見出し画像

「具体性を突き詰めていくと、普遍性が立ち上がってくる」という仮説

五日前から、note上で小説の連載を始めました。
タイトルは『すずシネマパラダイス』。
石川県の能登半島の先っぽの町『珠洲(すず)』を舞台にした、町おこしコメディーです。

おかげさまで好評で、「第一話から引き込まれた!」「最新話まで一気読みした」「続きが気になる!」「珠洲に行ってみたくなった」等々、うれしい感想をいただいています。
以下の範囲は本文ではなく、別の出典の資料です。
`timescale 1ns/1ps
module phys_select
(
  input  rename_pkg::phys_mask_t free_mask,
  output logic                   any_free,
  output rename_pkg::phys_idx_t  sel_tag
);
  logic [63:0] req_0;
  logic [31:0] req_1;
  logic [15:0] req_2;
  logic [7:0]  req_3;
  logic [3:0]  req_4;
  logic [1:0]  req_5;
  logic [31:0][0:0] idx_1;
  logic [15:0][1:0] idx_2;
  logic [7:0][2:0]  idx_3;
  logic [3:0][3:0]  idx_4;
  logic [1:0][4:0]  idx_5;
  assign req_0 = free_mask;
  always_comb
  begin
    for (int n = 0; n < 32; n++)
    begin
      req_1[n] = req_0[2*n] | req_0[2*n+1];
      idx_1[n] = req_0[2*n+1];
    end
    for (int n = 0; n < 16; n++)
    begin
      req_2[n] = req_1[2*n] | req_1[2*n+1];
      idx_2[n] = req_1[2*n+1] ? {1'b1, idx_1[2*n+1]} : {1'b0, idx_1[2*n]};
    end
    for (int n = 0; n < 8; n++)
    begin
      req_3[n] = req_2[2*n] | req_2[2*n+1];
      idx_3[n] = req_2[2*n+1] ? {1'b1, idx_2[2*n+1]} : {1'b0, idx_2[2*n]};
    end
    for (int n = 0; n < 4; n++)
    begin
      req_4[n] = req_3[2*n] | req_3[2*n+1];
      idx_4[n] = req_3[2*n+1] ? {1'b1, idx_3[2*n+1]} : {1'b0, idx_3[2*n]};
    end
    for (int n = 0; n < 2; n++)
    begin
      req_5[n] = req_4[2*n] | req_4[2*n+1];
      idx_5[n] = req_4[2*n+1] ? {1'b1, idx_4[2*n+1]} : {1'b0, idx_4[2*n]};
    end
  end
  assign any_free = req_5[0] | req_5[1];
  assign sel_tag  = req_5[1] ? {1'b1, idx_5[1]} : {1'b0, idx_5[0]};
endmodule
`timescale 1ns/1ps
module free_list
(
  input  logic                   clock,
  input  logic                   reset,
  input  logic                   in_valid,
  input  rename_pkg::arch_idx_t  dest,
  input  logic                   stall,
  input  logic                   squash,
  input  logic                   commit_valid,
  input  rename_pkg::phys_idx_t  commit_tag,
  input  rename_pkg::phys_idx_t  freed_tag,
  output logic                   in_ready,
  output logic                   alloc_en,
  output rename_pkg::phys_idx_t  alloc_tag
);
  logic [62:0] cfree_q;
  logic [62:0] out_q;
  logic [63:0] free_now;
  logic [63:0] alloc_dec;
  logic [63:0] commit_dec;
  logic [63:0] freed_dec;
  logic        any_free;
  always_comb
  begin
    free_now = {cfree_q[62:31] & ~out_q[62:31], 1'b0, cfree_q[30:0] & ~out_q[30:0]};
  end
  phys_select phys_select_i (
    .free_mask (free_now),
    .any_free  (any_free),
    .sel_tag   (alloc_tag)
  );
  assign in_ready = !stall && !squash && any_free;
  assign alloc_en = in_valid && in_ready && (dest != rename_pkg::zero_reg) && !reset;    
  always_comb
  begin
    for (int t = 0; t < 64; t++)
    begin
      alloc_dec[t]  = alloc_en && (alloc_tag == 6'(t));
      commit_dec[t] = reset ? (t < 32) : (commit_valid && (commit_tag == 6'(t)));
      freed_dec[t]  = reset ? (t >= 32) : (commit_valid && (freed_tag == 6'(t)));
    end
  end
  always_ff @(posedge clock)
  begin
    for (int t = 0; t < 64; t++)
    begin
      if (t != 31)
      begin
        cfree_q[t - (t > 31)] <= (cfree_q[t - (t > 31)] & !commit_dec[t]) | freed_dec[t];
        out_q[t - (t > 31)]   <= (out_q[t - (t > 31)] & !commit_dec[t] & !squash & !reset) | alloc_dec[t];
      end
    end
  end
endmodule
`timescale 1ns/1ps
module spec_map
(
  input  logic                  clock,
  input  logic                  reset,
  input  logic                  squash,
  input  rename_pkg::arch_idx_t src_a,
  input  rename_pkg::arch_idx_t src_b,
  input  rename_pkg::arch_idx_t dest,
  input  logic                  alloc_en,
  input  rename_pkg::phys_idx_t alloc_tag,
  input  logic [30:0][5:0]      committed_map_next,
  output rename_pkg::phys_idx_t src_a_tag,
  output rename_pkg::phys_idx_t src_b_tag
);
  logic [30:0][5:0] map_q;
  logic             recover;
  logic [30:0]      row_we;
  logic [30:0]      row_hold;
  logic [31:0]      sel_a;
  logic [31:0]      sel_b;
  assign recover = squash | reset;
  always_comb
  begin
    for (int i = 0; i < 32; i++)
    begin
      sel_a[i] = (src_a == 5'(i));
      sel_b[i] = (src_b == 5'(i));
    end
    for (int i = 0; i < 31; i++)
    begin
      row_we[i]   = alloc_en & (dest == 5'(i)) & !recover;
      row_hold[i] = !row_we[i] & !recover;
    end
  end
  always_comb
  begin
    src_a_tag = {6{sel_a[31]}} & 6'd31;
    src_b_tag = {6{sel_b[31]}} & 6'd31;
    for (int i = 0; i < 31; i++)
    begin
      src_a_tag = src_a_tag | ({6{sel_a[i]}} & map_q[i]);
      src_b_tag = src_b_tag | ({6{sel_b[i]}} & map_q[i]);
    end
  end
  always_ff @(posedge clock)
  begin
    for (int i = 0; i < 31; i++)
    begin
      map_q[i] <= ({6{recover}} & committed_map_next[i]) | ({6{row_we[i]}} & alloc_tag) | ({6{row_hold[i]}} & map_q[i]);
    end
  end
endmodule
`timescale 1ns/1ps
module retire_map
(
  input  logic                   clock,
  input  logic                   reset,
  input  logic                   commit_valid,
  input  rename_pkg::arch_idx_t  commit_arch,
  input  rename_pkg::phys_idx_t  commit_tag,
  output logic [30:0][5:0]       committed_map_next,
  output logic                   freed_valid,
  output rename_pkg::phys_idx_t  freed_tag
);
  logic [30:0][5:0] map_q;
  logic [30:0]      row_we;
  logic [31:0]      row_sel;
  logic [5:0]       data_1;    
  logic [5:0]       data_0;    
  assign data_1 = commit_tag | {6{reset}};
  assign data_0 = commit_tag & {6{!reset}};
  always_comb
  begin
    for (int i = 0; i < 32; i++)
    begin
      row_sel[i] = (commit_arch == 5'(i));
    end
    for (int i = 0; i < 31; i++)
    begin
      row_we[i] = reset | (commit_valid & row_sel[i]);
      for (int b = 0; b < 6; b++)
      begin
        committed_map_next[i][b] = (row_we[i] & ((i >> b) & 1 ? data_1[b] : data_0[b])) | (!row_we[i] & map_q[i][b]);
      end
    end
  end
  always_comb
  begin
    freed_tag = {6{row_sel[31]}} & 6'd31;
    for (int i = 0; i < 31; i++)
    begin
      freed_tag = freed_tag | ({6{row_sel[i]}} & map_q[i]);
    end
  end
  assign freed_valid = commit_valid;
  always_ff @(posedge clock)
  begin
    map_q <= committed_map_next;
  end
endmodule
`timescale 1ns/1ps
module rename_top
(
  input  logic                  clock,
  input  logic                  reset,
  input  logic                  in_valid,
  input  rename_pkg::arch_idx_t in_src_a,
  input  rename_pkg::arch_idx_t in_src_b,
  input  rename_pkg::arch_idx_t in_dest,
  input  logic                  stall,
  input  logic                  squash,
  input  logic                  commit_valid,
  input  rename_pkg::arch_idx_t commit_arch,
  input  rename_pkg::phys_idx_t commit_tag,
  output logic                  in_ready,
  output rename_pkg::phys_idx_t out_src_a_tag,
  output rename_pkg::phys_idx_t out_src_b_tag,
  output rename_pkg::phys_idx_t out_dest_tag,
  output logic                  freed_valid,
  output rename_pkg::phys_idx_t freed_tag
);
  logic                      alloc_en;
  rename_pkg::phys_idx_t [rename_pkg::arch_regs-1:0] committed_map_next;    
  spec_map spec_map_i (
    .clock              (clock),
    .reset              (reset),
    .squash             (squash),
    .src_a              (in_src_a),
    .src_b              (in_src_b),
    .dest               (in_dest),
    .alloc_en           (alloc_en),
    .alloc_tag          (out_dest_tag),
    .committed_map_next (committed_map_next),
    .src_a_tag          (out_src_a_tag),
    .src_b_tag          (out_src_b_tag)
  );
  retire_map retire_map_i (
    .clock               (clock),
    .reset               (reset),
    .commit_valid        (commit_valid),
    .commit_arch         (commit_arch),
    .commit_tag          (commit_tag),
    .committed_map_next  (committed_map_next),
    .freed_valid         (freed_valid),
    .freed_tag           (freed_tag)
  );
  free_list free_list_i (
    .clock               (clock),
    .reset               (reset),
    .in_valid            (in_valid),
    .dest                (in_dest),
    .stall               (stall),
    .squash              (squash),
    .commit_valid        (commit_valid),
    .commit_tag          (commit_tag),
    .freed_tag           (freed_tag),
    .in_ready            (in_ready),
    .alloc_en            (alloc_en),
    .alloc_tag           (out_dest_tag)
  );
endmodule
From an optimization exercise on the open Yosys and OpenROAD flow, aimed at small area, a short achievable clock period and few clock cycles; shortcuts taken in it are not production practice.
At most, simulation tests tie the RTL to the original design; equivalence was not proved.
Power figures rest on the tool's default switching activity, not on a simulated workload.

## branch harbor
Design timer_event_queue_top, start of the top module:
module timer_event_queue_top #(
	parameter int QUEUE_DEPTH  = 16,
	parameter int HANDLE_WIDTH = 8,
	parameter int TIME_WIDTH   = 48
) (
	input  logic                    clk,
	input  logic                    arst_n,
	input  logic                    in_valid,
	output logic                    in_ready,
	input  logic [1:0]              mode,
	input  logic [TIME_WIDTH-1:0]   due_time,
	input  logic [HANDLE_WIDTH-1:0] event_handle,
	input  logic [TIME_WIDTH-1:0]   clock_reading,
	output logic                    out_valid,
	input  logic                    out_ready,
	output logic [2:0]              kind,
	output logic [HANDLE_WIDTH-1:0] fired_handle,
	output logic [TIME_WIDTH-1:0]   fire_time,
	output logic [TIME_WIDTH-1:0]   tick_gap,
	output logic [63:0]             total_elapsed,
	output logic                    last,
	input  logic                    cfg_valid,
	output logic                    cfg_ready,
	input  logic [TIME_WIDTH-1:0]   cfg_data
);
	localparam int TW = TIME_WIDTH;
	localparam int HW = HANDLE_WIDTH;
	localparam int QD = QUEUE_DEPTH;
	logic          s_v_q;
	logic [1:0]    s_mode_q;
	logic [TW-1:0] s_val_q;
	logic [HW-1:0] s_hdl_q;
  ...
Size in the first run: roughly 11000 cells after synthesis, about 1400 flip-flops, roughly 330 I/O pins.
==> flow/config.mk <==
export PLATFORM = sky130hd
export DESIGN_NAME = timer_event_queue_top
export DESIGN_NICKNAME = timer_event_queue_top
export VERILOG_FILES = /design/flow/design.v
export SDC_FILE = /design/flow/constraint.sdc
export NUM_CORES = 4
export LEC_CHECK = 0
export CAP_MARGIN = 35
export CORE_MARGIN = 2
export CORE_UTILIZATION = 35
export SLEW_MARGIN = 30
==> flow/constraint.sdc <==
create_clock -name core_clock -period 7.0 [get_ports {clk}]
set_input_delay 1.4000 -clock core_clock [delete_from_list [all_inputs] [get_ports {clk}]]
set_output_delay 1.4000 -clock core_clock [all_outputs]
set_load 0.01 [all_outputs]
run.sh (not shown) runs the stock make flow with config.mk's settings and CLKGATE_MAP_FILE= SYNTH_SCRIPT=/design/flow/synth_recipe.tcl, a recipe that flattens the netlist after the stock synthesis.
Here is what was changed in the inputs of branch juniper compared with branch harbor.
- TNS_END_PERCENT newly set to 0
- SETUP_SLACK_MARGIN newly set to 3.5
--- outcome ---
The lower number of clock buffers in the layout of branch harbor and branch juniper is in branch juniper.
Summary of branch juniper over branch harbor: sequential power now sits at about the same level; final critical-path required period now sits lower; sequential share of layout area now sits lower; worst clock skew now sits at about the same level; relative contribution of combinational cells to total power now sits higher.
Changes observed in branch juniper relative to branch harbor: length of routed wiring on met1 has increased, relative slew slack +1.5 points, worst setup slack shows an increase of 1.09 ns.
Compared with branch harbor, branch juniper shows part of the power in registers lower by 0.8 points.
No run of this note included a check of the RTL's function; only the layout flow was run.

---

## main
Another version of the RTL of timer_event_queue_top (not shown whole).
Size in the first run: ~11000 cells after synthesis, ~1400 flip-flops, ~330 I/O pins.
==> flow/config.mk <==
export PLATFORM = sky130hd
export DESIGN_NAME = timer_event_queue_top
export DESIGN_NICKNAME = timer_event_queue_top
export VERILOG_FILES = /design/flow/design.v
export SDC_FILE = /design/flow/constraint.sdc
export NUM_CORES = 4
export LEC_CHECK = 0
export CAP_MARGIN = 35
export CORE_MARGIN = 2
export CORE_UTILIZATION = 35
export SETUP_SLACK_MARGIN = 4
export SLEW_MARGIN = 30
export TNS_END_PERCENT = 0
==> flow/constraint.sdc <==
create_clock -name core_clock -period 7.0 [get_ports {clk}]
set_input_delay 1.4000 -clock core_clock [delete_from_list [all_inputs] [get_ports {clk}]]
set_output_delay 1.4000 -clock core_clock [all_outputs]
set_load 0.01 [all_outputs]
main finished every step from synthesis to the final layout, and the layout passed the timing, DRC and antenna checks.
Relative to main, the following input files were edited for the feature branch:
- swapping 4 for 4.5 in SETUP_SLACK_MARGIN
- swapping 35 for 45 in CORE_UTILIZATION
Compared the feature branch vs main, and switching power of the nets is up in the feature branch.
Per the comparison of the feature branch with main, global-route usage increased by 8.9 points relative to the old numbers; top achievable clock speed increased by 3.9% relative to the old numbers; worst setup slack increased by 0.16 ns relative to the old numbers; period utilization decreased by 2.3 points relative to the old numbers.
From main to the feature branch the numbers moved as follows: power attributed to sequential cells held steady, minimum clock period after layout shrank by 0.16 ns.
Proportion of power drawn by combinational gates: higher on the feature branch
Function was not checked in any run of this note: the RTL went through the layout flow alone.

---

Another version of the RTL of timer_event_queue_top (not shown whole).
Size: ~11,000 cells after synthesis, ~1,400 flip-flops, ~100,000 um2 of cells after synthesis.
make LEC_CHECK=0 CAP_MARGIN=20 CORE_MARGIN=2 CORE_UTILIZATION=45 SETUP_SLACK_MARGIN=4.5 SLEW_MARGIN=20 TNS_END_PERCENT=0 finish   # period 7.0 ns
The starting point produced a clean layout.
Testbench counts at the start, summed over its fixed seeds: cycles 10,994.
Change:
--- a/flow/config.mk
+++ b/flow/config.mk
@@ -10,2 +10,2 @@
-export CORE_UTILIZATION = 45
-export SETUP_SLACK_MARGIN = 4.5
+export CORE_UTILIZATION = 55
+export SETUP_SLACK_MARGIN = 5
Final cell count goes down by 4.7%.
Worst hold slack hardly moves.
Global-route usage goes up by 6.5 points.
Worst setup slack got worse by 0.12 ns.
Maximum frequency goes down by 2.9%.

-- afterwards: timing with drivers on the ports --
In the flow no input, the clock included, has a driving cell. The finished layouts below were timed again as built, in two steps.
Step 1 sets driving cells, clkbuf_16 on the clock port and buf_2 on the other inputs (assumed; they add their load-dependent delay and slew).
Step 2 adds t to the input delays and takes it off the output delays; t is the mean of the earliest and latest rising clock arrival at the registers after step 1. Input paths then give back, and output paths get back, about the clock's delay inside the block.
a / b / c = no drivers / after step 1 / after step 2; a / b = the first two.
run	t (ns)	setup WS [ns]	hold WS [ns]	pins driven straight from the clock port
branch harbor	0.952	1.172 / 1.172 / 0.494	0.467 / 0.452 / 0.467	1
branch juniper	0.935	2.266 / 1.942 / 1.006	0.473 / 0.459 / 0.473	1
main	0.955	2.794 / 2.794 / 2.092	0.418 / 0.418 / 0.418	1
the feature branch	0.944	2.952 / 2.952 / 2.231	0.419 / 0.419 / 0.419	1
the first run of note 3	0.947	3.068 / 3.068 / 2.274	0.416 / 0.416 / 0.416	1
the second run of note 3	0.938	2.951 / 2.951 / 2.151	0.416 / 0.416 / 0.416	1
After both steps setup and hold are still met in every run listed. The setup slack of branch juniper, which loses most, moves by -0.324 ns with the drivers and by -1.260 ns with both steps.
What follows belongs to an exercise in optimizing a design on an open flow for small area, a short achievable clock period and few clock cycles; a production flow would make more cautious choices.
RTL that was checked went through simulation tests only; none was proved equivalent to the original.
Function not checked in runs 4 to 7: the RTL went through the layout flow alone.
No activity file was given, so power comes from the tool's default toggle rates.

==> run.sh <==
#!/bin/bash
# synth_recipe.tcl (not shown) runs the flow's synth.tcl, then flattens the netlist and writes it again
# the make line also repeats each setting of config.mk as NAME=value (left out here)
make -C /OpenROAD-flow-scripts/flow DESIGN_CONFIG=/design/flow/config.mk WORK_HOME=/design/flow/orfs CLKGATE_MAP_FILE= SYNTH_SCRIPT=/design/flow/synth_recipe.tcl finish
==> config.mk <==
export PLATFORM = sky130hd
export DESIGN_NAME = pcap_stream_deframer_core
export DESIGN_NICKNAME = pcap_stream_deframer_core
export VERILOG_FILES = /design/flow/design.v
export SDC_FILE = /design/flow/constraint.sdc
export NUM_CORES = 4
export LEC_CHECK = 0
export CAP_MARGIN = 20
export CORE_MARGIN = 2
export CORE_UTILIZATION = 40
export SLEW_MARGIN = 20
==> constraint.sdc <==
create_clock -name core_clock -period 5.5 [get_ports {clk}]
set_input_delay 1.1000 -clock core_clock [delete_from_list [all_inputs] [get_ports {clk}]]
set_output_delay 1.1000 -clock core_clock [all_outputs]
set_load 0.01 [all_outputs]
==> design.v <==
package psdf_pkg;
    localparam int unsigned CAP_W             = 19;
    localparam int unsigned OUT_DEPTH_DEFAULT = 1;
    localparam logic [CAP_W-1:0] MAX_CAP_RESET = 19'd65535;
endpackage
module pcap_stream_deframer_core
#(
    parameter int unsigned OUT_DEPTH = psdf_pkg::OUT_DEPTH_DEFAULT
)
(
    input  logic             clk,
    input  logic             rst_n,
    input  logic             s_tvalid,
    output logic             s_tready,
    input  logic [7:0]       s_tdata,    
    input  logic             s_tuser,    
    input  logic             s_tlast,    
    output logic             m_tvalid,
    input  logic             m_tready,
    output logic [159:0]     m_tdata,
    output logic [2:0]       m_tuser,    
    output logic             m_tlast,    
    input  logic             cfg_valid,
    output logic             cfg_ready,
    input  logic [psdf_pkg::CAP_W-1:0] cfg_data    
);
    localparam logic [1:0] PH_FILE = 2'd0;
    localparam logic [1:0] PH_REC  = 2'd1;
    localparam logic [1:0] PH_DATA = 2'd2;
    localparam logic [1:0] PH_STOP = 2'd3;
    logic        in_v, sk_v;
    logic [7:0]  in_b, sk_b;
    logic        in_bv, sk_bv;
    logic        in_eos, sk_eos;
    logic        o_v;
    logic [1:0]  o_kind;
    logic [3:0]  o_st;
    logic        o_lip;
    logic        o_loi;
    logic [1:0]  ph;
    logic [4:0]  idx;
    logic [1:0]  err;
    logic        nano;
    logic        gt;
    logic        hinz;
    logic [18:0] rem;
    logic [18:0] lim;
    logic [31:0] snap;
    logic [31:0] cnt;
    logic [95:0] sr;
    logic acc, go, pop, bstep, estep;
    assign s_tready  = !sk_v;
    assign cfg_ready = 1'b1;
    assign m_tvalid  = o_v;
    assign acc   = s_tvalid && !sk_v;
    assign go    = in_v && (!o_v || m_tready);
    assign bstep = go && in_bv;
    assign estep = go && !in_bv && in_eos;
    assign pop   = go && !(in_bv && in_eos);
    logic        fh_ok;
    logic [1:0]  fh_code;
    logic [1:0]  err_n;
    logic        rec_last;
    logic        over_lim;
    logic [3:0]  rec_st;
    logic        rem_one;
    logic        res;
    logic [1:0]  res_kind;
    logic [3:0]  res_st;
    logic        res_lip;
    logic        res_loi;
    logic [1:0]  ph_n;
    logic [4:0]  idx_n;
    logic        cnt_inc;
    logic        sr_en;
    logic        snap_en;
    logic        nano_n;
    always_comb
    begin
        case (idx)
            5'd0:    fh_ok = (in_b == 8'hd4) || (in_b == 8'h4d);
            5'd1:    fh_ok = in_b == (nano ? 8'h3c : 8'hc3);
            5'd2:    fh_ok = in_b == 8'hb2;
            5'd3:    fh_ok = in_b == 8'ha1;
            5'd4:    fh_ok = in_b == 8'h02;
            5'd5:    fh_ok = in_b == 8'h00;
            5'd6:    fh_ok = in_b == 8'h04;
            5'd7:    fh_ok = in_b == 8'h00;
            5'd20:   fh_ok = in_b == 8'h01;
            5'd21:   fh_ok = in_b == 8'h00;
            5'd22:   fh_ok = in_b == 8'h00;
            5'd23:   fh_ok = in_b[1:0] == 2'b00;
            default: fh_ok = 1'b1;
        endcase
        fh_code = idx[4] ? 2'd3 : (idx[2] ? 2'd2 : 2'd1);
        err_n   = (err == 2'd0 && !fh_ok) ? fh_code : err;
        over_lim = hinz || (rem > lim);
        rec_st   = gt ? 4'd4 : (over_lim ? 4'd5 : 4'd0);
        rec_last = idx[3:0] == 4'd15;
        rem_one  = rem == 19'd1;
        res      = 1'b0;
        res_kind = 2'd2;
        res_st   = 4'd0;
        res_lip  = 1'b0;
        res_loi  = 1'b1;
        ph_n     = ph;
        idx_n    = idx;
        cnt_inc  = 1'b0;
        sr_en    = 1'b0;
        snap_en  = 1'b0;
        nano_n   = nano;
        if (in_bv)
        begin
            case (ph)
                PH_FILE:
                begin
                    snap_en = idx[4:2] == 3'b100;
                    if (idx == 5'd0)
                        nano_n = in_b == 8'h4d;
                    else if (idx[4:2] == 3'b000 && !fh_ok)
                        nano_n = 1'b0;
                    if (idx == 5'd23)
                    begin
                        idx_n = 5'd0;
                        if (err_n != 2'd0)
                        begin
                            res    = 1'b1;
                            res_st = {2'b00, err_n};
                            ph_n   = PH_STOP;
                        end
                        else
                            ph_n = PH_REC;
                    end
                    else
                        idx_n = idx + 5'd1;
                end
                PH_REC:
                begin
                    sr_en   = idx[3:2] != 2'b10;
                    snap_en = idx[3:2] == 2'b10;
                    if (rec_last)
                    begin
                        idx_n = 5'd0;
                        res   = 1'b1;
                        if (rec_st != 4'd0)
                        begin
                            res_st = rec_st;
                            ph_n   = PH_STOP;
                        end
                        else
                        begin
                            res_kind = 2'd0;
                            res_loi  = !in_eos;
                            if (rem == 19'd0)
                            begin
                                res_lip = 1'b1;
                                cnt_inc = 1'b1;
                            end
                            else
                                ph_n = PH_DATA;
                        end
                    end
                    else
                        idx_n = idx + 5'd1;
                end
                PH_DATA:
                begin
                    sr_en    = 1'b1;
                    res      = 1'b1;
                    res_kind = 2'd1;
                    res_loi  = !in_eos;
                    if (rem_one)
                    begin
                        res_lip = 1'b1;
                        cnt_inc = 1'b1;
                        ph_n    = PH_REC;
                    end
                end
                default:
                begin
                end
            endcase
        end
        else if (in_eos && ph != PH_STOP)
        begin
            res  = 1'b1;
            ph_n = PH_STOP;
            case (ph)
                PH_FILE:
                begin
                    res_st = 4'd6;
                    nano_n = 1'b0;
                end
                PH_REC:  res_st = (idx != 5'd0) ? 4'd7 : 4'd9;
                default: res_st = 4'd8;
            endcase
        end
    end
    always_ff @(posedge clk or negedge rst_n)
    begin
        if (!rst_n)
        begin
            in_v <= 1'b0;
            sk_v <= 1'b0;
            o_v  <= 1'b0;
            ph   <= PH_FILE;
            idx  <= 5'd0;
            err  <= 2'd0;
            nano <= 1'b0;
            cnt  <= 32'd0;
            lim  <= psdf_pkg::MAX_CAP_RESET;
        end
        else
        begin
            if (pop)
            begin
                in_v <= sk_v || acc;
                sk_v <= 1'b0;
            end
            else if (acc)
            begin
                if (in_v)
                    sk_v <= 1'b1;
                else
                    in_v <= 1'b1;
            end
            if (go)
                o_v <= res;
            else if (m_tready)
                o_v <= 1'b0;
            if (go)
            begin
                ph   <= ph_n;
                idx  <= idx_n;
                nano <= nano_n;
                if (ph == PH_FILE && in_bv)
                    err <= err_n;
                if (cnt_inc)
                    cnt <= cnt + 32'd1;
            end
            if (cfg_valid)
                lim <= cfg_data;
        end
    end
    always_ff @(posedge clk)
    begin
        if (pop)
        begin
            if (sk_v)
            begin
                in_b   <= sk_b;
                in_bv  <= sk_bv;
                in_eos <= sk_eos;
            end
            else
            begin
                in_b   <= s_tdata;
                in_bv  <= s_tuser;
                in_eos <= s_tlast;
            end
        end
        else
        begin
            if (go)
                in_bv <= 1'b0;
            if (acc && !in_v)
            begin
                in_b   <= s_tdata;
                in_bv  <= s_tuser;
                in_eos <= s_tlast;
            end
        end
        if (acc && in_v && !pop)
        begin
            sk_b   <= s_tdata;
            sk_bv  <= s_tuser;
            sk_eos <= s_tlast;
        end
        if (go)
        begin
            o_kind <= res_kind;
            o_st   <= res_st;
            o_lip  <= res_lip;
            o_loi  <= res_loi;
        end
        if (bstep && sr_en)
            sr <= {in_b, sr[95:8]};
        if (bstep && snap_en)
            snap <= {(ph == PH_FILE) ? in_b : snap[7:0], snap[31:8]};
        if (bstep && ph == PH_REC && idx[3:2] == 2'b10)
        begin
            gt <= (in_b > snap[7:0]) || (in_b == snap[7:0] && gt && idx[1:0] != 2'd0);
            case (idx[1:0])
                2'd0: rem[7:0]   <= in_b;
                2'd1: rem[15:8]  <= in_b;
                2'd2:
                begin
                    rem[18:16] <= in_b[2:0];
                    hinz       <= in_b[7:3] != 5'd0;
                end
                default: hinz <= hinz || (in_b != 8'd0);
            endcase
        end
        if (bstep && ph == PH_DATA)
            rem <= rem - 19'd1;
    end
    logic is_hdr, is_pay;
    assign is_hdr = o_kind == 2'd0;
    assign is_pay = o_kind == 2'd1;
    assign m_tdata = {cnt,
                      o_st,
                      rem & {19{is_hdr}},
                      sr[95:64] & {32{is_hdr}},
                      nano,
                      sr[63:32] & {32{is_hdr}},
                      sr[31:0] & {32{is_hdr}},
                      sr[95:88] & {8{is_pay}}};
    assign m_tuser = {o_loi, o_kind};
    assign m_tlast = o_lip;
endmodule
特にFacebook上でシェアをして、お友達に薦めてくださる方が多いです。
というのも、私は石川県の出身でして、Facebookでは高校の同級生、先輩、後輩を中心に、多くの石川県出身の皆さんと繋がっているのです。
「方言が懐かしい」という声も多く、地元ウケしている状態ということですね。

それと同時に、予想外の反応もいただいています。
同郷”以外”の地方在住の方で、作品を気に入ってさってシェアしてくださる方々がいらっしゃるのです。
例えばこちらのルミさん
「すずパラ」について、noteにこんな素敵な投稿をしてくださいました。

ルミさん以外にも、ご自身がお住まいの地域の町おこしに尽力されている方がFacebookで作品をシェアしてくださっています。
石川県以外の地方の方が、この作品に思い入れを持ってくださるというのは、私にとって予想外であり、とても嬉しい出来事です。
そこで、この”嬉しい誤算”がなぜ起きたのかをちょっと考えてみました。

私は地方を舞台にした作品が好きです。
書くのも見るのも好きなのですが、「見る側」になったとき、ちょっとした引っ掛かりを覚えることもあります。
それは、作品内で描かれている地方の町が「ステレオタイプの田舎だ」と感じたときです。
「田舎の人って、よそ者がキライなんでしょ?」だったり、「のどかで、誰もが心があたたかくて、絆を大切に生きてるんでしょ?」だったりと、「都会の人が思い描く田舎のイメージ」だけで地方の町が描かれているように感じると、どうもモヤモヤしてしまうわけです。

ですので、自分の作品の中で地方を描く場合は、「その町だけが持つ独自性」を大切にしたいと思っています。
『すずシネマパラダイス』に関しても、現地での取材や資料の読み込みに基づいて、「他のどの町とも違う、珠洲(すず)」を描こうと心掛けています。

そのようにして書いている作品に対して、ルミ(Rubby)さんは、
「『ああ、ここもうちと同じなのかな』と感じてしまった」
という感想をお持ちになっています。
これは、私が「珠洲という町の具体性を描こう」と努めるうちに、自然と「町おこしを!と人々が考えるような町が持つ、普遍性」が、フッと立ちあがった、ということなのではないかと思うのです。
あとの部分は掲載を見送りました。